= Exercise input =
====================
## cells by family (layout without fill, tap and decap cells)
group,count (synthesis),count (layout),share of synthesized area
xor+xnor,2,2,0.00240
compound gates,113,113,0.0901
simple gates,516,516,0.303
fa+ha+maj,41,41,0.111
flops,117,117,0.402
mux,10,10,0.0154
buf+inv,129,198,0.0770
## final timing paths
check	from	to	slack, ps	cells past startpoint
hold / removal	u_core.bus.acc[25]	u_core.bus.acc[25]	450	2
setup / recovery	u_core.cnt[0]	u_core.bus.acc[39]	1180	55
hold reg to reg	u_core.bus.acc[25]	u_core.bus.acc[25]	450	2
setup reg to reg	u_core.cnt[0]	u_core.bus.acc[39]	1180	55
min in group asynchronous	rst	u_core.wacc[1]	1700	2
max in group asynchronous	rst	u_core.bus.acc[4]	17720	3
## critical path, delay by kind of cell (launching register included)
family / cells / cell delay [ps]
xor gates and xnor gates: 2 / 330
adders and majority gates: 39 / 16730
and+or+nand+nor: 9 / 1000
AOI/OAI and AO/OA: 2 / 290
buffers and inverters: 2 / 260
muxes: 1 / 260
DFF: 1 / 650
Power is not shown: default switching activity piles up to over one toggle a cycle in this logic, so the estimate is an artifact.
$ cat src/rtl/battleship_pkg.sv
// Shared constants, evaluator state encoding and cell indexing for the battleship shot evaluator.
package battleship_pkg;

    localparam int DEF_GRID_W    = 8;
    localparam int DEF_GRID_H    = 8;
    localparam int DEF_NUM_SHIPS = 5;
    localparam int DEF_MAX_TURNS = 40;
    localparam int ID_W          = 3;

    typedef enum logic [1:0] {
        S_IDLE  = 2'd0,
        S_LOAD  = 2'd1,
        S_READY = 2'd2,
        S_EVAL  = 2'd3
    } eval_state_t;

    function automatic int cell_index(input int x, input int y, input int grid_w);
        return y * grid_w + x;
    endfunction

endpackage

$ cat src/rtl/battleship_fired_map.sv
// One bit per board cell recording whether that cell has already been shot at.
module battleship_fired_map
    import battleship_pkg::*;
#(
    parameter int CELLS = DEF_GRID_W * DEF_GRID_H,
    parameter int IDX_W = $clog2(CELLS)
) (
    input  logic             i_clk,
    input  logic             i_reset,
    input  logic             i_clr_en,
    input  logic [IDX_W-1:0] i_clr_idx,
    input  logic             i_set_en,
    input  logic [IDX_W-1:0] i_set_idx,
    input  logic [IDX_W-1:0] i_rd_idx,
    output logic             o_rd_bit
);

    logic [CELLS-1:0] r_fired;

    always_ff @(posedge i_clk or posedge i_reset) begin
        if (i_reset) begin
            r_fired <= '0;
        end else begin
            if (i_clr_en) r_fired[i_clr_idx] <= 1'b0;
            if (i_set_en) r_fired[i_set_idx] <= 1'b1;
        end
    end

    assign o_rd_bit = r_fired[i_rd_idx];

endmodule
### config.mk
export PLATFORM = sky130hd
export DESIGN_NAME = instr_queue
export DESIGN_NICKNAME = d
export VERILOG_FILES = /design/src/rtl/instr_queue.sv
export SDC_FILE = /design/constraint.sdc
export NUM_CORES = 1
export LEC_CHECK = 0
export BUFFER_PORTS_ARGS = -buffer_cell sky130_fd_sc_hd__buf_2
export CORE_ASPECT_RATIO = 1.4
export CORE_MARGIN = 2
export CORE_UTILIZATION = 45
export DETAILED_ROUTE_END_ITERATION = 12
export PLACE_DENSITY = 0.68
export SLEW_MARGIN = 20
export SYNTH_ARGS = -nofsm -noshare
export SYNTH_HDL_FRONTEND = slang
export SYNTH_SLANG_ARGS = --single-unit
### constraint.sdc
create_clock -name clk -period 7.9 [get_ports clk]
set_input_delay 1.185 -clock clk [delete_from_list [all_inputs] [get_ports clk]]
set_output_delay 1.185 -clock clk [all_outputs]
set_load 0.01 [all_outputs]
====================
From the records above, copy only the lines starting with the line that holds "mux,10,10,0.0154" and going on through the line that holds "hold reg to", exactly as written.

mux,10,10,0.0154
buf+inv,129,198,0.0770
## final timing paths
check	from	to	slack, ps	cells past startpoint
hold / removal	u_core.bus.acc[25]	u_core.bus.acc[25]	450	2
setup / recovery	u_core.cnt[0]	u_core.bus.acc[39]	1180	55
hold reg to reg	u_core.bus.acc[25]	u_core.bus.acc[25]	450	2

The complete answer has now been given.